During the boom I liked to note that I had predicted "nine of the last four" recessions.

I am a naturally-born bear. It may be because my parents were teens through the Great Depression. It may be because my mom constantly feared bill collectors while I was growing up (my dad ran a small business).

There are hazards in my nature. I missed the fun in 1997 and 1998. I was warning about the sky falling years before it fell. I had the same experience in 1979, during the Houston oil boom. I was younger then, and managed to find a job that got me out of town on June 1, 1981, about the same day the sky fell there.

I wasn't so lucky this time. My 15 paid columns dwindled to zero. Editors stopped calling. My attempts to raise money with books failed. I took the kids out of private school, spent hours searching for other cutbacks, and still the bills come faster than my wife's salary checks.

This is not meant as a "pity me" column. I know from my online travels that millions face the same problems, only much worse. The computer business has crashed as hard as oil did in Houston, and for as long. The Houston bust, however, was actually a good thing. It meant lower oil prices. The coasts boomed during the 1980s, and so did technology.

The Tech Wreck is not a good thing for the general economy. You cannot build a solid recovery on a foundation of oil contracts, TV reality shows, and increased debt. That kind of recovery is a house of cards.

Just as there are blind spots to my bear, in other words, there are also blind spots to the bullish attitude. Any viewer of CNBC (the channel for shut-in executives) would know that. We have been treated over the last three years to endless re-tellings of "we're bottoming out," "we're turning the corner," and "we're on the road to recovery" Real Soon Now. Wall Street wants to believe.

It has just about convinced itself. The Dow Jones Industrial Average, after all, is halfway back to its high. The NASDAQ is up by a third. If that isn't proof of a recovery what is?

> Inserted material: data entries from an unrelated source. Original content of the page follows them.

===== src/rtl/sounder_rx_pkg.sv =====
// Shared types and constants for the channel-sounder receive capture framer.
package sounder_rx_pkg;

    localparam int          TS_W       = 64;
    localparam int          DATA_W     = 32;
    localparam int          LENF_W     = 16;
    localparam logic [15:0] ITEM_BYTES = 16'd4;

    typedef enum logic [1:0] {
        ST_IDLE    = 2'd0,
        ST_ARMED   = 2'd1,
        ST_CAPTURE = 2'd2,
        ST_FLUSH   = 2'd3
    } state_t;

    typedef struct packed {
        logic [DATA_W-1:0] data;
        logic              last;
        logic [TS_W-1:0]   ts;
        logic              has_time;
        logic [LENF_W-1:0] len;
        logic              eob;
    } out_beat_t;

endpackage


===== src/rtl/sounder_rx_skid.sv =====
// Two-entry AXI-stream skid buffer; output is always driven from a register,
// and the input is ready whenever at least one entry is free.
module sounder_rx_skid #(
    parameter int W = 8
) (
    input  logic         clk,
    input  logic         rst,
    input  logic [W-1:0] in_data,
    input  logic         in_valid,
    output logic         in_ready,
    output logic [W-1:0] out_data,
    output logic         out_valid,
    input  logic         out_ready
);

    logic [W-1:0] ent0_r;
    logic [W-1:0] ent1_r;
    logic [1:0]   cnt_r;
    logic         push_s;
    logic         pop_s;

    assign in_ready  = (cnt_r != 2'd2);
    assign out_valid = (cnt_r != 2'd0);
    assign out_data  = ent0_r;
    assign push_s    = in_valid & in_ready;
    assign pop_s     = out_valid & out_ready;

    // Entry storage: ent0 is the head, ent1 only holds data while the head stalls.
    always_ff @(posedge clk) begin
        if (rst) begin
            ent0_r <= '0;
            ent1_r <= '0;
            cnt_r  <= 2'd0;
        end else begin
            case ({push_s, pop_s})
                2'b10: begin
                    if (cnt_r == 2'd0) begin
                        ent0_r <= in_data;
                    end else begin
                        ent1_r <= in_data;
                    end
                    cnt_r <= cnt_r + 2'd1;
                end
                2'b01: begin
                    ent0_r <= ent1_r;
                    cnt_r  <= cnt_r - 2'd1;
                end
                // Simultaneous push and pop only happens with exactly one entry held.
                2'b11: begin
                    ent0_r <= in_data;
                end
                default: begin
                    cnt_r <= cnt_r;
                end
            endcase
        end
    end

endmodule


===== src/rtl/sounder_rx_capture.sv =====
// Timed capture framer: waits for a start time, then cuts the sample stream
// into fixed-length timestamped packets. Define SOUNDER_RX_CAPTURE_LATE_CHECK_EN
// for exact-match start with late detection; otherwise start on time >= start.
module sounder_rx_capture
    import sounder_rx_pkg::*;
#(
    parameter int ITEM_W = 32,
    parameter int LEN_W  = 16
) (
    input  logic              axis_data_clk,
    input  logic              axis_data_rst,
    input  logic [63:0]       cfg_start_time,
    input  logic [LEN_W-1:0]  cfg_period_len,
    input  logic [LEN_W-1:0]  cfg_num_periods,
    input  logic              cfg_arm,
    input  logic              cfg_stop,
    output logic [1:0]        status_state,
    output logic              status_late,
    output logic              status_cfg_err,
    input  logic [ITEM_W-1:0] s_axis_tdata,
    input  logic              s_axis_tlast,
    input  logic              s_axis_tvalid,
    output logic              s_axis_tready,
    input  logic [63:0]       s_axis_ttimestamp,
    input  logic              s_axis_thas_time,
    input  logic              s_axis_teob,
    output logic [ITEM_W-1:0] m_axis_tdata,
    output logic              m_axis_tkeep,
    output logic              m_axis_tlast,
    output logic              m_axis_tvalid,
    input  logic              m_axis_tready,
    output logic [63:0]       m_axis_ttimestamp,
    output logic              m_axis_thas_time,
    output logic [15:0]       m_axis_tlength,
    output logic              m_axis_teov,
    output logic              m_axis_teob
);

    localparam logic [LEN_W-1:0] LEN_ONE = {{(LEN_W-1){1'b0}}, 1'b1};

    state_t           state_r, state_n_s;
    logic             live_r;
    logic             sop_r;
    logic [TS_W-1:0]  cur_time_r, beat_time_s, base_s, cur_pkt_ts_s, ts_r, start_r, len_ext_s;
    logic [LEN_W-1:0] len_r, num_r, sample_cnt_r, period_cnt_r;
    logic             stop_pend_r, cfg_err_r;
    logic             acc_s, start_hit_s, last_s, final_period_s, end_cond_s;
    logic             cap_beat_s, arm_ok_s, err_set_s;
    logic             skid_ready_s, m_valid_s;
    logic             unused_teob_s;
    out_beat_t        beat_s, obeat_s;

    assign unused_teob_s = s_axis_teob;

    assign s_axis_tready = live_r & ((state_r == ST_IDLE) | skid_ready_s);
    assign acc_s         = s_axis_tvalid & s_axis_tready;
    assign beat_time_s   = (sop_r && s_axis_thas_time) ? s_axis_ttimestamp : cur_time_r;

    assign last_s         = (sample_cnt_r == (len_r - LEN_ONE));
    assign final_period_s = (num_r != '0) && (period_cnt_r == (num_r - LEN_ONE));
    assign end_cond_s     = final_period_s | stop_pend_r | cfg_stop;
    assign len_ext_s      = {{(TS_W-LEN_W){1'b0}}, len_r};
    assign cur_pkt_ts_s   = (state_r == ST_ARMED) ? base_s : ts_r;

`ifdef SOUNDER_RX_CAPTURE_LATE_CHECK_EN
    logic late_r;
    logic late_set_s;
    logic start_late_s;
    assign start_hit_s  = (beat_time_s == start_r);
    assign start_late_s = (beat_time_s > start_r);
    assign base_s       = start_r;
`else
    assign start_hit_s  = (beat_time_s >= start_r);
    assign base_s       = beat_time_s;
`endif

    // Sample-time tracker: cur_time_r always holds the time of the next input beat.
    always_ff @(posedge axis_data_clk) begin
        if (axis_data_rst) begin
            cur_time_r <= '0;
            sop_r      <= 1'b1;
        end else if (acc_s) begin
            cur_time_r <= beat_time_s + 64'd1;
            sop_r      <= s_axis_tlast;
        end
    end

    // State register; live_r holds tready low through reset.
    always_ff @(posedge axis_data_clk) begin
        if (axis_data_rst) begin
            state_r <= ST_IDLE;
            live_r  <= 1'b0;
        end else begin
            state_r <= state_n_s;
            live_r  <= 1'b1;
        end
    end

    // Next-state logic and per-cycle capture decisions.
    always_comb begin
        state_n_s  = state_r;
        cap_beat_s = 1'b0;
        arm_ok_s   = 1'b0;
        err_set_s  = 1'b0;
`ifdef SOUNDER_RX_CAPTURE_LATE_CHECK_EN
        late_set_s = 1'b0;
`endif
        case (state_r)
            ST_IDLE: begin
                if (cfg_arm) begin
                    if (cfg_period_len != '0) begin
                        state_n_s = ST_ARMED;
                        arm_ok_s  = 1'b1;
                    end else begin
                        err_set_s = 1'b1;
                    end
                end else begin
                    state_n_s = ST_IDLE;
                end
            end
            ST_ARMED: begin
                if (cfg_stop) begin
                    state_n_s = ST_IDLE;
                end else if (acc_s && start_hit_s) begin
                    cap_beat_s = 1'b1;
                    state_n_s  = (last_s && end_cond_s) ? ST_IDLE : ST_CAPTURE;
`ifdef SOUNDER_RX_CAPTURE_LATE_CHECK_EN
                end else if (acc_s && start_late_s) begin
                    late_set_s = 1'b1;
                    state_n_s  = ST_IDLE;
`endif
                end else begin
                    state_n_s = ST_ARMED;
                end
            end
            ST_CAPTURE: begin
                // A stop between packets closes the capture without a further packet.
                if (cfg_stop && (sample_cnt_r == '0)) begin
                    state_n_s = ST_FLUSH;
                end else if (acc_s) begin
                    cap_beat_s = 1'b1;
                    state_n_s  = (last_s && end_cond_s) ? ST_IDLE : ST_CAPTURE;
                end else begin
                    state_n_s = ST_CAPTURE;
                end
            end
            ST_FLUSH: begin
                state_n_s = ST_IDLE;
            end
            default: begin
                state_n_s = ST_IDLE;
            end
        endcase
    end

    // Configuration latch plus sample, period and timestamp counters.
    always_ff @(posedge axis_data_clk) begin
        if (axis_data_rst) begin
            start_r      <= '0;
            len_r        <= '0;
            num_r        <= '0;
            sample_cnt_r <= '0;
            period_cnt_r <= '0;
            ts_r         <= '0;
            stop_pend_r  <= 1'b0;
        end else if (arm_ok_s) begin
            start_r      <= cfg_start_time;
            len_r        <= cfg_period_len;
            num_r        <= cfg_num_periods;
            sample_cnt_r <= '0;
            period_cnt_r <= '0;
            stop_pend_r  <= 1'b0;
        end else begin
            if (cap_beat_s) begin
                if (last_s) begin
                    sample_cnt_r <= '0;
                    period_cnt_r <= period_cnt_r + LEN_ONE;
                    ts_r         <= cur_pkt_ts_s + len_ext_s;
                end else begin
                    sample_cnt_r <= sample_cnt_r + LEN_ONE;
                    ts_r         <= cur_pkt_ts_s;
                end
            end
            if ((state_r == ST_CAPTURE) && cfg_stop) begin
                stop_pend_r <= 1'b1;
            end
        end
    end

    // Sticky configuration-error flag.
    always_ff @(posedge axis_data_clk) begin
        if (axis_data_rst) begin
            cfg_err_r <= 1'b0;
        end else if (err_set_s) begin
            cfg_err_r <= 1'b1;
        end else if (arm_ok_s) begin
            cfg_err_r <= 1'b0;
        end
    end

`ifdef SOUNDER_RX_CAPTURE_LATE_CHECK_EN
    // Sticky late-start flag, cleared by any arm accepted in IDLE.
    always_ff @(posedge axis_data_clk) begin
        if (axis_data_rst) begin
            late_r <= 1'b0;
        end else if (late_set_s) begin
            late_r <= 1'b1;
        end else if ((state_r == ST_IDLE) && cfg_arm) begin
            late_r <= 1'b0;
        end
    end
    assign status_late = late_r;
`else
    assign status_late = 1'b0;
`endif

    // Output beat assembly; timestamp only travels on the first beat of a packet.
    always_comb begin
        beat_s          = '0;
        beat_s.data     = s_axis_tdata;
        beat_s.last     = last_s;
        beat_s.has_time = (sample_cnt_r == '0);
        beat_s.ts       = (sample_cnt_r == '0) ? cur_pkt_ts_s : '0;
        beat_s.len      = len_r * ITEM_BYTES;
        beat_s.eob      = last_s & end_cond_s;
    end

    sounder_rx_skid #(
        .W($bits(out_beat_t))
    ) u_skid (
        .clk       (axis_data_clk),
        .rst       (axis_data_rst),
        .in_data   (beat_s),
        .in_valid  (cap_beat_s),
        .in_ready  (skid_ready_s),
        .out_data  (obeat_s),
        .out_valid (m_valid_s),
        .out_ready (m_axis_tready)
    );

    assign m_axis_tdata      = obeat_s.data;
    assign m_axis_tlast      = obeat_s.last;
    assign m_axis_ttimestamp = obeat_s.ts;
    assign m_axis_thas_time  = obeat_s.has_time;
    assign m_axis_tlength    = obeat_s.len;
    assign m_axis_teob       = obeat_s.eob;
    assign m_axis_tkeep      = m_valid_s;
    assign m_axis_teov       = 1'b0;
    assign m_axis_tvalid     = m_valid_s;

    assign status_state   = state_r;
    assign status_cfg_err = cfg_err_r;

endmodule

Well it's an indication that a recovery might happen, but it's not proof. Hiring me would be proof. I have experience, intelligence, a lot to offer. But I'm not just talking personally here.

In the last month the local recession has taken another depressing leg down. The lone entrepreneur I befriended stopped calling. The e-mail traffic has slowed to a trickle. A-Clue.com subscriptions are at an all-time low, and I can't reach the manager of my blog. I have gotten no response to an article that was ordered and sent a month ago, nor has any work come in from the think tanks I'm attached to.

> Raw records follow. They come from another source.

## src/rtl/mac_rx_framer.sv

```systemverilog
// mac_rx_framer: GMII receive framer; strips preamble/SFD and emits an Avalon-ST style byte stream.
// Optional feature macro: MAC_RX_RUNT_CHECK_EN (flag frames shorter than P_MIN_FRAME).
`default_nettype none

module mac_rx_framer #(
  parameter int P_MAX_FRAME = 1522,
  parameter int P_MIN_FRAME = 64
) (
  input  logic       clk,
  input  logic       rst_n,
  input  logic       gmii_rx_dv,
  input  logic       gmii_rx_er,
  input  logic [7:0] gmii_rxd,
  output logic       stream_out_startofpacket,
  output logic       stream_out_endofpacket,
  output logic       stream_out_valid,
  output logic [7:0] stream_out_data,
  output logic       stream_out_error
);

  typedef enum logic [1:0] {
    S_IDLE     = 2'd0,
    S_PREAMBLE = 2'd1,
    S_DATA     = 2'd2,
    S_DROP     = 2'd3
  } state_t;

  localparam logic [7:0] C_PRE = 8'h55;
  localparam logic [7:0] C_SFD = 8'hD5;

  state_t      r_state;
  logic        r_dv;
  logic        r_er;
  logic [7:0]  r_rxd;
  logic        r_armed;
  logic        r_hold_vld;
  logic        r_hold_sop;
  logic [7:0]  r_hold_data;
  logic        r_first;
  logic        r_err;
  logic [15:0] r_cnt;

  logic w_more;
  logic w_long;
  logic w_runt;

  // A held byte is the last one unless the sample right behind it continues the frame.
  assign w_more = (r_state == S_DATA) && r_dv;
  assign w_long = {16'd0, r_cnt} > $unsigned(P_MAX_FRAME);

`ifdef MAC_RX_RUNT_CHECK_EN
  assign w_runt = {16'd0, r_cnt} < $unsigned(P_MIN_FRAME);
`else
  logic w_unused_min;
  assign w_unused_min = ^P_MIN_FRAME;
  assign w_runt = 1'b0;
`endif

  // Input register; r_armed stays low until the line has been seen idle after reset.
  always_ff @(posedge clk or negedge rst_n) begin
    if (!rst_n) begin
      r_dv    <= 1'b0;
      r_er    <= 1'b0;
      r_rxd   <= 8'd0;
      r_armed <= 1'b0;
    end else begin
      r_dv    <= gmii_rx_dv;
      r_er    <= gmii_rx_er;
      r_rxd   <= gmii_rxd;
      r_armed <= r_armed | ~gmii_rx_dv;
    end
  end

  always_ff @(posedge clk or negedge rst_n) begin
    if (!rst_n) begin
      r_state     <= S_IDLE;
      r_hold_vld  <= 1'b0;
      r_hold_sop  <= 1'b0;
      r_hold_data <= 8'd0;
      r_first     <= 1'b0;
      r_err       <= 1'b0;
      r_cnt       <= 16'd0;
    end else begin
      r_hold_vld <= 1'b0;
      case (r_state)
        S_IDLE, S_PREAMBLE: begin
          if (!r_dv) begin
            r_state <= S_IDLE;
          end else if (!r_armed) begin
            r_state <= S_DROP;
          end else if (r_rxd == C_PRE) begin
            r_state <= S_PREAMBLE;
          end else if (r_rxd == C_SFD) begin
            r_state <= S_DATA;
            r_first <= 1'b1;
            r_cnt   <= 16'd0;
            r_err   <= r_er;
          end else begin
            r_state <= S_DROP;
          end
        end
        S_DATA: begin
          if (!r_dv) begin
            r_state <= S_IDLE;
          end else begin
            r_hold_vld  <= 1'b1;
            r_hold_data <= r_rxd;
            r_hold_sop  <= r_first;
            r_first     <= 1'b0;
            r_err       <= r_err | r_er;
            if (r_cnt != 16'hFFFF) begin
              r_cnt <= r_cnt + 16'd1;
            end
          end
        end
        default: begin
          if (!r_dv) begin
            r_state <= S_IDLE;
          end
        end
      endcase
    end
  end

  always_ff @(posedge clk or negedge rst_n) begin
    if (!rst_n) begin
      stream_out_valid         <= 1'b0;
      stream_out_data          <= 8'd0;
      stream_out_startofpacket <= 1'b0;
      stream_out_endofpacket   <= 1'b0;
      stream_out_error         <= 1'b0;
    end else begin
      stream_out_valid         <= r_hold_vld;
      stream_out_data          <= r_hold_vld ? r_hold_data : 8'd0;
      stream_out_startofpacket <= r_hold_vld & r_hold_sop;
      stream_out_endofpacket   <= r_hold_vld & ~w_more;
      stream_out_error         <= r_hold_vld & ~w_more & (r_err | w_long | w_runt);
    end
  end

endmodule

`default_nettype wire

```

Now it's true that my IRA is worth more today than it was at the start of the year - a lot more. But there are plenty of rallies that fail before self-sustaining economic growth begins. And that's the key phrase here - self-sustaining. Borrowing-and-spending $3 trillion wasn't real growth when dot-commers tried it in the late 1990s (we all waited on returns that didn't come) and it's not real growth when the federal government does it, either. But it is quite a party.

It's not like there isn't a lot of growth potential in tech today. You can change-out your old mainframe and get the investment back in less than a year, and a more flexible enterprise to boot. An 802.11 network in the home can share your broadband connection with the whole family for very low cost. There is great potential in 802.16 for delivering competitive broadband. Always-On technologies like Radio Frequency ID tags hold great promise for cutting inventory costs and losses from theft. Medical opportunities in Always-On are huge. We talk about this kind of stuff all the time here, don't get me started.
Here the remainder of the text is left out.